This consistency can be promoted if one person drafts all the documents or, if parts are written by others, one person carefully reads through the whole finished set of
documents. An inconsistency in the documents can give rise to a major dispute under the contract, having a serious effect on its financial outcome.
• The layout and grouping of subjects should be logical. These need planning out beforehand.
• Requirements for each subject should be stated clearly, in logical order, and checked to see all aspects are covered.
• Language and punctuation should be checked to see they cannot give rise to ambiguity.
• Legal terms and phrases should not be used.
• To define obligations the words ‘shall’ or ‘must’ (not ‘should’ or ‘is to’, etc.) should be used.
• Quality must be precisely defined, not described as ‘best’, etc.
• Brevity should be sought by keeping to essential matters.

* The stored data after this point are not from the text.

[src/rtl/con_eval_unit.sv]
// con_eval_unit: conditional-branch evaluator beside the datapath bus.
// Compares operand A against zero or against a second operand B using the
// instruction's condition field, registers and holds the branch-taken
// result, and keeps a saturating count of taken evaluations.
//
// FSM states
//   state    | meaning
//   ---------+-----------------------------------------------------------
//   S_IDLE   | waiting for the A strobe; latches A, cond and mode on CONin
//   S_WAIT_B | two-operand mode, A held; latches B on the next CONin
//   S_EVAL   | operands stable; comparison captured into the result stage
//
// The result stage (res_q/fire_q) sits between S_EVAL and the outputs, so
// CONout/CONvalid appear two edges after the final operand strobe.
module con_eval_unit #(
    parameter int DATA_WIDTH = 32,
    parameter int COND_BITS  = 3,
    parameter int CNT_WIDTH  = 16
) (
    input  logic                  clk,
    input  logic                  clr,
    input  logic                  CONin,
    input  logic                  CONclr,
    input  logic [DATA_WIDTH-1:0] BusMuxOut,
    input  logic [COND_BITS-1:0]  IrBits,
    input  logic                  CmpMode,
    output logic                  CONout,
    output logic                  CONvalid,
    output logic                  Busy,
    output logic [CNT_WIDTH-1:0]  TakenCount
);

    typedef enum logic [1:0] {
        S_IDLE   = 2'd0,
        S_WAIT_B = 2'd1,
        S_EVAL   = 2'd2
    } state_t;

    localparam logic [2:0] C_EQ     = 3'b000;
    localparam logic [2:0] C_NE     = 3'b001;
    localparam logic [2:0] C_GE     = 3'b010;
    localparam logic [2:0] C_LT     = 3'b011;
    localparam logic [2:0] C_GT     = 3'b100;
    localparam logic [2:0] C_LE     = 3'b101;
    localparam logic [2:0] C_ALWAYS = 3'b110;

    state_t state_q, state_d;

    logic [DATA_WIDTH-1:0] a_q, b_q;
    logic [COND_BITS-1:0]  cond_q;
    logic                  mode_q;

    logic                  ld_a, ld_b, eval_go;

    logic [DATA_WIDTH:0]   ext_a, ext_b, diff;
    logic                  is_lt, is_eq, cond_res;

    logic                  res_q, fire_q;
    logic                  con_q, valid_q;
    logic [CNT_WIDTH-1:0]  cnt_q;

    // State register
    always_ff @(posedge clk or negedge clr) begin
        if (!clr) begin
            state_q <= S_IDLE;
        end else begin
            state_q <= state_d;
        end
    end

    // Next-state and operand-load decode; CONclr overrides any strobe
    always_comb begin
        state_d = state_q;
        ld_a    = 1'b0;
        ld_b    = 1'b0;
        eval_go = 1'b0;
        if (CONclr) begin
            state_d = S_IDLE;
        end else begin
            case (state_q)
                S_IDLE: begin
                    if (CONin) begin
                        ld_a    = 1'b1;
                        state_d = CmpMode ? S_WAIT_B : S_EVAL;
                    end
                end
                S_WAIT_B: begin
                    if (CONin) begin
                        ld_b    = 1'b1;
                        state_d = S_EVAL;
                    end
                end
                S_EVAL: begin
                    eval_go = 1'b1;
                    state_d = S_IDLE;
                end
                default: state_d = S_IDLE;
            endcase
        end
    end

    // Operand, condition and mode latches; untouched by CONclr
    always_ff @(posedge clk or negedge clr) begin
        if (!clr) begin
            a_q    <= '0;
            b_q    <= '0;
            cond_q <= '0;
            mode_q <= 1'b0;
        end else begin
            if (ld_a) begin
                a_q    <= BusMuxOut;
                cond_q <= IrBits;
                mode_q <= CmpMode;
            end
            if (ld_b) begin
                b_q <= BusMuxOut;
            end
        end
    end

    // One extra bit of width makes A-B exact for every signed operand pair
    always_comb begin
        ext_a = {a_q[DATA_WIDTH-1], a_q};
        ext_b = mode_q ? {b_q[DATA_WIDTH-1], b_q} : '0;
        diff  = ext_a - ext_b;
        is_lt = diff[DATA_WIDTH];
        is_eq = (diff == '0);
        case (cond_q)
            C_EQ:     cond_res = is_eq;
            C_NE:     cond_res = !is_eq;
            C_GE:     cond_res = !is_lt;
            C_LT:     cond_res = is_lt;
            C_GT:     cond_res = !is_lt && !is_eq;
            C_LE:     cond_res = is_lt || is_eq;
            C_ALWAYS: cond_res = 1'b1;
            default:  cond_res = 1'b0;
        endcase
    end

    // Result stage: captures the comparison on the S_EVAL exit edge
    always_ff @(posedge clk or negedge clr) begin
        if (!clr) begin
            res_q  <= 1'b0;
            fire_q <= 1'b0;
        end else if (CONclr) begin
            fire_q <= 1'b0;
        end else begin
            fire_q <= eval_go;
            if (eval_go) begin
                res_q <= cond_res;
            end
        end
    end

    // Published result and single-cycle valid pulse; CONclr drops a pending result
    always_ff @(posedge clk or negedge clr) begin
        if (!clr) begin
            con_q   <= 1'b0;
            valid_q <= 1'b0;
        end else if (CONclr) begin
            con_q   <= 1'b0;
            valid_q <= 1'b0;
        end else begin
            valid_q <= fire_q;
            if (fire_q) begin
                con_q <= res_q;
            end
        end
    end

    // Saturating taken counter, advanced together with the valid pulse
    always_ff @(posedge clk or negedge clr) begin
        if (!clr) begin
            cnt_q <= '0;
        end else if (!CONclr && fire_q && res_q && (cnt_q != {CNT_WIDTH{1'b1}})) begin
            cnt_q <= cnt_q + 1'b1;
        end
    end

    assign Busy       = (state_q != S_IDLE);
    assign CONout     = con_q;
    assign CONvalid   = valid_q;
    assign TakenCount = cnt_q;

endmodule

It is not easy to achieve an error-free specification. It is of considerable assistance to copy model clauses that, by use and modification over many previous contracts, have
proved satisfactory in their wording. Such model clauses can be held on computer files so they are easy to reproduce and modify to make relevant to the particular project in
hand. Copying whole texts from a previous specification which can result in contradictory requirements should not be adopted. Entirely new material is quite difficult to write and
will almost certainly require more than one attempt to get it satisfactory.